## Exercise brief
Please count how many lines of the data include the word "placement". Give only that number in reply.

(Stored records)
++++++++++++++++++++

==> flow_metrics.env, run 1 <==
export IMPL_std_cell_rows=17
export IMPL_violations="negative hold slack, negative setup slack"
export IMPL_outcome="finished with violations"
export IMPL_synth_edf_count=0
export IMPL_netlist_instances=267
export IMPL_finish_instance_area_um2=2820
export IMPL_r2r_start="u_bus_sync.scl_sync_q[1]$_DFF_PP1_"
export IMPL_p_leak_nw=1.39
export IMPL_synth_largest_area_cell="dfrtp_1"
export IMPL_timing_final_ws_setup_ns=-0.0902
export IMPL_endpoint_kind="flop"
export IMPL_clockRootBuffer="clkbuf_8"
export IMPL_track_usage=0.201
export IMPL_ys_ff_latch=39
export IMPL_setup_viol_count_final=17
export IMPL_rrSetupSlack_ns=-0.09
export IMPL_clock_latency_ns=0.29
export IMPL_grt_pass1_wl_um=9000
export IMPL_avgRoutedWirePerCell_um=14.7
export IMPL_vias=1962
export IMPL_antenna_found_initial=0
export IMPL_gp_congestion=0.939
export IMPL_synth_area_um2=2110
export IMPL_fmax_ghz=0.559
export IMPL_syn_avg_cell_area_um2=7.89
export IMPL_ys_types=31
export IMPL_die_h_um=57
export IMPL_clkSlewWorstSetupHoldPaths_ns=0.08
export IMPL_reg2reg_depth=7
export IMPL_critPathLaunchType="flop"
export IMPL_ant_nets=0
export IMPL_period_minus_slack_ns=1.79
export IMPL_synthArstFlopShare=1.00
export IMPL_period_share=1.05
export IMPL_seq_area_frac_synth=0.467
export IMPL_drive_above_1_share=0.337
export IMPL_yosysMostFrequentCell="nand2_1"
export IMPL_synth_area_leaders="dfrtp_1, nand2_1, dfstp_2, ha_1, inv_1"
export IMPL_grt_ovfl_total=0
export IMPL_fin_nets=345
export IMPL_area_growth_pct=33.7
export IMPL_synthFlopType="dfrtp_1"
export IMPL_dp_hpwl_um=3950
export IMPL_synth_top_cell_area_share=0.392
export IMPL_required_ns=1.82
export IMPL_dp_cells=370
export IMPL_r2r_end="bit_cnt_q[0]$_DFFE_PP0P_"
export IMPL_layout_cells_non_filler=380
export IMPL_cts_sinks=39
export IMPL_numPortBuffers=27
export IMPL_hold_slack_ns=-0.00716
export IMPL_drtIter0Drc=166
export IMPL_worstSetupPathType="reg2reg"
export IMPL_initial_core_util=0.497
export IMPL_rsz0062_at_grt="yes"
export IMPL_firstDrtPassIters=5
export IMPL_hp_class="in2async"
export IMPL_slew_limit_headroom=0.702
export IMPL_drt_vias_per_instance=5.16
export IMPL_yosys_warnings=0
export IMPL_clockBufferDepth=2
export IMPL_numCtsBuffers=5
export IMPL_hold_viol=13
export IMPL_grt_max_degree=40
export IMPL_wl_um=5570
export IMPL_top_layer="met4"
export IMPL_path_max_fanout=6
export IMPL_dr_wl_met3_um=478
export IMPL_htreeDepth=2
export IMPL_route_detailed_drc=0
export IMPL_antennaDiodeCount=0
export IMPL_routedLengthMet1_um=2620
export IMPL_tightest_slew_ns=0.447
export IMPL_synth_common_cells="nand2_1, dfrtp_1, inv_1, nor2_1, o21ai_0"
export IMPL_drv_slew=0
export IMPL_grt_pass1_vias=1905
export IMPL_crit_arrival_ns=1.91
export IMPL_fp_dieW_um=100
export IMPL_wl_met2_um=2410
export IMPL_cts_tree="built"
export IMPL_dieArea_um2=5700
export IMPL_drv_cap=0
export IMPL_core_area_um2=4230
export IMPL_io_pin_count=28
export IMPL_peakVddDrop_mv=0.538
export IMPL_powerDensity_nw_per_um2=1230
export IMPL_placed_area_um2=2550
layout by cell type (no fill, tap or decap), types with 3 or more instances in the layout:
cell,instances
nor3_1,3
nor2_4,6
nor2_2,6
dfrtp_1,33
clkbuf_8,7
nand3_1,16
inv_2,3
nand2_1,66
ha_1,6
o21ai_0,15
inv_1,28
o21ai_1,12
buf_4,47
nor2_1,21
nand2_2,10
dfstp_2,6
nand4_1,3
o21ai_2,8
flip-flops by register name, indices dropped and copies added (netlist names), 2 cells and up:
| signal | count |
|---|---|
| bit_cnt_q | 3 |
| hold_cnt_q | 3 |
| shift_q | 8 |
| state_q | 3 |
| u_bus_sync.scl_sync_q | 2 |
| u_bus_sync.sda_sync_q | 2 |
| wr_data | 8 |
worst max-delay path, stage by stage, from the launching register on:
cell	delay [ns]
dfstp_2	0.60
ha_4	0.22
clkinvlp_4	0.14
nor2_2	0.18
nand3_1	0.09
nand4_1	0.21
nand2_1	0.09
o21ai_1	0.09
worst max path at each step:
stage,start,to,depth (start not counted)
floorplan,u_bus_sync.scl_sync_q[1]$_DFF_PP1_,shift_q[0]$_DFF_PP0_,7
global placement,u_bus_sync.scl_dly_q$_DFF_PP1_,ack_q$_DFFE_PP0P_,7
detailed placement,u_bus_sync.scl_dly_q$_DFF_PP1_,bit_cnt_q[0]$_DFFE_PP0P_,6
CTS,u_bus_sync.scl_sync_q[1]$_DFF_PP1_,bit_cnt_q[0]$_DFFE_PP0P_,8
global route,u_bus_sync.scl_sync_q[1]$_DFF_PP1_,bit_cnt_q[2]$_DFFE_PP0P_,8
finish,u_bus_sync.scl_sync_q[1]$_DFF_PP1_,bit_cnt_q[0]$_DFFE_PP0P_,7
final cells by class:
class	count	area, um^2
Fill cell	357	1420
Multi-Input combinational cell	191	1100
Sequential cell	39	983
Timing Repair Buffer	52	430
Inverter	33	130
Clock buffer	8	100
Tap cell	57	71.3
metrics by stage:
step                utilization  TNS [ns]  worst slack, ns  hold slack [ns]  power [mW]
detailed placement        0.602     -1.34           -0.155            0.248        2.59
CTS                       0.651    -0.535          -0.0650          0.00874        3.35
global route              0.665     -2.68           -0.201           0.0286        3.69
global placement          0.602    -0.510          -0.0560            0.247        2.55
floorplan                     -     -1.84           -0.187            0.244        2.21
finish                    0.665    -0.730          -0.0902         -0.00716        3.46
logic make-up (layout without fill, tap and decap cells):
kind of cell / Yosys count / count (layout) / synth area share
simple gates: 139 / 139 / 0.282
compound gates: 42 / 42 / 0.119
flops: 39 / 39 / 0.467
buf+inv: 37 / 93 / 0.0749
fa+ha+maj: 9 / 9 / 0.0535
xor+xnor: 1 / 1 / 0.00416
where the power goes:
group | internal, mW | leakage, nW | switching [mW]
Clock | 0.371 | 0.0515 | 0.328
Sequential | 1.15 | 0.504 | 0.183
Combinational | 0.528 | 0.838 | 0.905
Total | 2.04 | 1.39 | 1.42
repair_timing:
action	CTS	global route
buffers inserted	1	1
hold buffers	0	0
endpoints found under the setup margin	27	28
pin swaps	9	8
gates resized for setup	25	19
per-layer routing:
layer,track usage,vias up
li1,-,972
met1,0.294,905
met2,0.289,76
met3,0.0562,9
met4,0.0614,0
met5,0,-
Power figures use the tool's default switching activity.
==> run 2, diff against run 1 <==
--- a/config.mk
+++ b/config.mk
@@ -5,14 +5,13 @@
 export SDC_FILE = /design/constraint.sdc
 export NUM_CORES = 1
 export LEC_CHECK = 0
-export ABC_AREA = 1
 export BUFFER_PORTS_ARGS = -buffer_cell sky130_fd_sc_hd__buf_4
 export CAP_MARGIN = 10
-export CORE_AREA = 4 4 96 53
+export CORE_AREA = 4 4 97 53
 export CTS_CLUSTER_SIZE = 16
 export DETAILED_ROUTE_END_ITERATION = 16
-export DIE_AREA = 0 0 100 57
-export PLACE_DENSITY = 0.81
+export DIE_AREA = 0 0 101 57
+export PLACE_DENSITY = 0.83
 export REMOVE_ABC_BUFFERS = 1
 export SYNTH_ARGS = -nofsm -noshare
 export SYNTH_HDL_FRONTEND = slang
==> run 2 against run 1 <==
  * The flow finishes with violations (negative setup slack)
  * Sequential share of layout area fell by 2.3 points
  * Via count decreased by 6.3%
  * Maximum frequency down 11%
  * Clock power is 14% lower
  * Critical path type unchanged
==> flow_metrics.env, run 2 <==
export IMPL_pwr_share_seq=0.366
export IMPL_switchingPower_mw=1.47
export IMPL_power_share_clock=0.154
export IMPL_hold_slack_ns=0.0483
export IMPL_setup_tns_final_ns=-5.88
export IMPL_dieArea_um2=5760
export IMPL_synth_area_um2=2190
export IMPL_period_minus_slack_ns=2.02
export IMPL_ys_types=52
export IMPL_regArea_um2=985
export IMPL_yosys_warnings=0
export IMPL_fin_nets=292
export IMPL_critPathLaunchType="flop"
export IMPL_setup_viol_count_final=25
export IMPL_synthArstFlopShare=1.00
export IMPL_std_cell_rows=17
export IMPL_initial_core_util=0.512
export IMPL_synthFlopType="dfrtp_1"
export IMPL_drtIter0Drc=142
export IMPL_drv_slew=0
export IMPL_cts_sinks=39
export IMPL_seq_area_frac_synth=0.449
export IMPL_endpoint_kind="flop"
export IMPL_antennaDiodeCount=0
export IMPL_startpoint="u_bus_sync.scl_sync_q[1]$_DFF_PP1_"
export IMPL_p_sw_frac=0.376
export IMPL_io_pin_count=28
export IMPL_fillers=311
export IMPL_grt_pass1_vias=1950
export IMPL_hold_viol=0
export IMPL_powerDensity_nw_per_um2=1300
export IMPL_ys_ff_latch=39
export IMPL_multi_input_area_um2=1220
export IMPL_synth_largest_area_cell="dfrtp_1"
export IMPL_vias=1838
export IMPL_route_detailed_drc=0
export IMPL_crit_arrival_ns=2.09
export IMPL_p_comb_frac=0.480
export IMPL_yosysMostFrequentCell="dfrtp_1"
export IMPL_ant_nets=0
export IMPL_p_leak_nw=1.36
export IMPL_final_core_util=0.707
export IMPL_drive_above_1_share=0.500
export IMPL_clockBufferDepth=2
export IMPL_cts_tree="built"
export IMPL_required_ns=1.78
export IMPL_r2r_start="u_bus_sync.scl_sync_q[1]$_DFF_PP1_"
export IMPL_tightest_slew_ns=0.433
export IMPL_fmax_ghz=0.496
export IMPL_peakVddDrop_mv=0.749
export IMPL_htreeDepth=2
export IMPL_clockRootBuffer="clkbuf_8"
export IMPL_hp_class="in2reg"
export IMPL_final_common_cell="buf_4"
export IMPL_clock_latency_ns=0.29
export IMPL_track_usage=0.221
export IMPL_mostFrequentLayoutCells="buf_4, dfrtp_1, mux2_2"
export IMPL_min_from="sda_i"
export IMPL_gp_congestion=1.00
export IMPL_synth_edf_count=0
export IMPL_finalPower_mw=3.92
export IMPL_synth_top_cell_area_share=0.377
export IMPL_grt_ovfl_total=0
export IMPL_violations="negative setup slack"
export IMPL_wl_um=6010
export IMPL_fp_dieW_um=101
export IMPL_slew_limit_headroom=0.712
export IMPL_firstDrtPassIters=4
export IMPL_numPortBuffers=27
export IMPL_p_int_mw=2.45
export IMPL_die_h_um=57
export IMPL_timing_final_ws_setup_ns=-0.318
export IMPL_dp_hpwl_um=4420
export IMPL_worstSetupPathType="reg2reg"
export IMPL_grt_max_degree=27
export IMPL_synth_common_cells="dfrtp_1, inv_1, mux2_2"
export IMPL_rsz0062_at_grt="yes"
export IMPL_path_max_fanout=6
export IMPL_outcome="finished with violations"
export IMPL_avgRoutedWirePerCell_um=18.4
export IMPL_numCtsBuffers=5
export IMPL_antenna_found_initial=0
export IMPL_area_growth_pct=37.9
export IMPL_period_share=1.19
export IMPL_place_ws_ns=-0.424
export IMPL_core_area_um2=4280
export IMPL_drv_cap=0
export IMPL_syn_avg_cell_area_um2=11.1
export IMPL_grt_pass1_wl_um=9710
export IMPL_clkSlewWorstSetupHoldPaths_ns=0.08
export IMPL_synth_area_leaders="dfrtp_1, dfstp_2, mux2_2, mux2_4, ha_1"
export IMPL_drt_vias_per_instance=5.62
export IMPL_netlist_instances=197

++++++++++++++++++++

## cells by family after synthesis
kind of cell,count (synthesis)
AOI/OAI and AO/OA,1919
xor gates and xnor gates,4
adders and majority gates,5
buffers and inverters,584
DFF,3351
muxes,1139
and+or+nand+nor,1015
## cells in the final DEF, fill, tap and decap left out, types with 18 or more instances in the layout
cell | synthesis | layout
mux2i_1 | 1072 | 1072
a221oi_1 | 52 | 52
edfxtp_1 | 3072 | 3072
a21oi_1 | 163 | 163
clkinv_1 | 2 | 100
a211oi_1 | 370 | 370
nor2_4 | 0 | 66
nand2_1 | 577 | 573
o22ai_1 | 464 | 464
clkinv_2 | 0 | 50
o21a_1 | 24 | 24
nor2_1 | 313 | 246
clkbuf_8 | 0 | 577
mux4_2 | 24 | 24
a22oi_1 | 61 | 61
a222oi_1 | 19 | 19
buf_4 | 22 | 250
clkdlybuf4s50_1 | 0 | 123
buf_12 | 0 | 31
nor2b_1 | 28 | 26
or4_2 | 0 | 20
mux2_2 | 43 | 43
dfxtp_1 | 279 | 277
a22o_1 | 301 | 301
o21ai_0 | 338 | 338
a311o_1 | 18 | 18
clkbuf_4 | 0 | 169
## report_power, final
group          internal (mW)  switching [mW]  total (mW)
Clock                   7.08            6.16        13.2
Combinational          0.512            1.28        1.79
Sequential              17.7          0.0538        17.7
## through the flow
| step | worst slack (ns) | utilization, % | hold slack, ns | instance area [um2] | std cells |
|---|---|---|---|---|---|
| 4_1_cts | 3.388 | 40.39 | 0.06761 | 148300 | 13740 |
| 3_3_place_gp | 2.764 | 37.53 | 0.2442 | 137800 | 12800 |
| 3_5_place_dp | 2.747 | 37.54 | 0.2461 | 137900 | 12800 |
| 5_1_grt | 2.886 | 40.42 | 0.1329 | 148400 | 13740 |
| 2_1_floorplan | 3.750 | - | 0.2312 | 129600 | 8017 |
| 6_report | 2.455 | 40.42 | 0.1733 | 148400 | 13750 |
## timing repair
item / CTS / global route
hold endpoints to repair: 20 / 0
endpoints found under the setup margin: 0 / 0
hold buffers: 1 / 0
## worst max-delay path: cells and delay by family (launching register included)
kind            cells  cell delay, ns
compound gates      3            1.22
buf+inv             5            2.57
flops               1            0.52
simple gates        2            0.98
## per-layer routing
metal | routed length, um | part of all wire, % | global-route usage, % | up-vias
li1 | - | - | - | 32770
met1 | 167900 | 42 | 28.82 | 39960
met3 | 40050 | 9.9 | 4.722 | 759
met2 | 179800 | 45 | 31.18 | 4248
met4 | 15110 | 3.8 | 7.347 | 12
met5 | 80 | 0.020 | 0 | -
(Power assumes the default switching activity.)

++++++++++++++++++++

## Solution for this task
4